APPENA HO TEMPO. Zucchetti, Comoglio

Appena ho tempo

di Angela Maria Zucchetti

Nota di lettura di Silvia Comoglio

“Ho bisogno/ d’essere potata/ come un albero/ dai rami secchi/ di ricordi/ inutili./ E solo così/ dal nudo tronco/ risorgeranno/ verdi/ rinvigorite/ braccia verso/ il cielo”. Così scrive Angela Maria Zucchetti in Appena ho tempo, ultima sua raccolta pubblicata per i tipi di Campanotto. Un minimalismo quello di Angela Maria Zucchetti che, come sottolinea Peter Carravetta nella sua postfazione, subito svela la sua massima espressività. E al contempo, aggiungiamo noi, condensa un atto poetico in cui la parola viene totalmente abitata nel suo sguardo e nella sua misurabilità. Un abitare che qui equivale ad un venire al mondo e che ha la sua culminazione quando l’io si dischiude nella parola perché solo così i lineamenti della parola e dell’io possono diventare un unico paesaggio, un’unica storia, un unico topos. Un evento, questo, che coincide con l’annullamento della differenza tra l’essenza-io e l’essenza-parola. E anche con l’annullamento del transito parola/io. Un duplice annullamento, dunque, il cui effetto è quello di eliminare ogni scarto o aporia tra l’io e la parola. Una rimozione, anche, di ogni alterità o sdoppiamento che si traduce poi in un linguaggio da cui si generano concise figure di illuminazione e aperture improvvise.

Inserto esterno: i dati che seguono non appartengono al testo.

[flow/run.sh]
#!/bin/bash
# the make line also repeats each setting of config.mk as NAME=value (left out here)
make -C /OpenROAD-flow-scripts/flow DESIGN_CONFIG=/design/flow/config.mk WORK_HOME=/design/flow/orfs CLKGATE_MAP_FILE= finish
[flow/constraint.sdc]
create_clock -name core_clock -period 40.0 [get_ports {clk}]
set_input_delay 8.0000 -clock core_clock [delete_from_list [all_inputs] [get_ports {clk}]]
set_output_delay 8.0000 -clock core_clock [all_outputs]
set_load 0.01 [all_outputs]
## flow/run.sh

```bash
#!/bin/bash
# the make line also repeats each setting of config.mk as NAME=value (left out here)
make -C /OpenROAD-flow-scripts/flow DESIGN_CONFIG=/design/flow/config.mk WORK_HOME=/design/flow/orfs CLKGATE_MAP_FILE= finish
```

## flow/config.mk

```make
export PLATFORM = sky130hd
export DESIGN_NAME = ALU
export DESIGN_NICKNAME = ALU
export VERILOG_FILES = /design/flow/design.v
export SDC_FILE = /design/flow/constraint.sdc
export NUM_CORES = 4
export LEC_CHECK = 0
export ABC_AREA = 0
export CAP_MARGIN = 20
export CORE_ASPECT_RATIO = 1.0
export CORE_MARGIN = 9
export CORE_UTILIZATION = 61
export GPL_TIMING_DRIVEN = 1
export MAX_ROUTING_LAYER = met4
export PLACE_DENSITY_LB_ADDON = 0.2
export SLEW_MARGIN = 20
```

## flow/constraint.sdc

```tcl
create_clock -name core_clock -period 15.6 [get_ports {CLK}]
set_input_delay 3.1200 -clock core_clock [delete_from_list [all_inputs] [get_ports {CLK}]]
set_output_delay 3.1200 -clock core_clock [all_outputs]
set_load 0.01 [all_outputs]
```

Un paradosso l’annullamento che genera un linguaggio fatto di illuminazioni e aperture? No quando l’annullamento è metafisica che fa coincidere essenze (lo ripetiamo, quella dell’io e della parola) mettendo così Angela Maria Zucchetti in strettissima relazione con l’oltranza, con ciò che ci trascende.

“La primavera/ mi sta riproponendo / la sua ʻResurrezioneʼ,// Ed io/ ricomincio a/ riprovarne/ il peso”. Un’osmosi che è diretta conseguenza dell’annullamento e della strettissima relazione che Angela Maria Zucchetti intreccia con l’oltre, Eterno o Tempo che sia, arrivando a rivelare e a mostrarci tutto il tessuto dell’esistenza. Un’intimità profonda che per la sua portata sconfina nello splendore, intendendo per splendore il far risplendere la parola e la sostanza, ossia ogni raggio di ombra o luce, di cui è costituita la nostra coscienza.

Ecco, illuminare. Far risplendere. I termini chiave di Appena ho tempo. Un illuminare e un far risplendere possibile solo ad una condizione, ossia perseguendo con tenacia quel minimalismo su cui si fondano tutti i testi di Appena ho tempo. Solo, infatti, stando in questa logica si può far dischiudere la parola/io mostrandone la sua consistenza e bellezza, vivendone origine e essenza, in e con uno slancio di integrale pienezza: “Colorerò/ ciliegie di rosso/ più forte/ del colore delle/ciliegie./ Perché sia di/ sangue/ questo mio sentimento,/ perché sia di/fuoco questo/ pensiero assiduo,/perché sia// passione/questo mio/ viverti”.

Silvia Comoglio

Angela Maria Zucchetti nasce nel 1953 a Rovato (BS). Nel 1995, nella rivista di estetica “Il Cobold” diretta da Ettore Bonessio di Terzet, appare una sua raccolta di 28 liriche. Nel 1997 le Edizioni Campanotto pubblicano Nata coi tacchi e nel 2010 le liriche di Sia fatta la tua voluttà. Nel 2014, con la Compagnia della Stampa, esce il volume Seriamente Finti / Fintamente Seri (con disegni di Paolo Belotti). Nel 2018, sempre con Campanotto, pubblica I Lasa Hapso Non Si Vendono e nel 2022 Appena ho tempo. Numerose le poesie visive presenti in collezioni e musei d’arte contemporanea.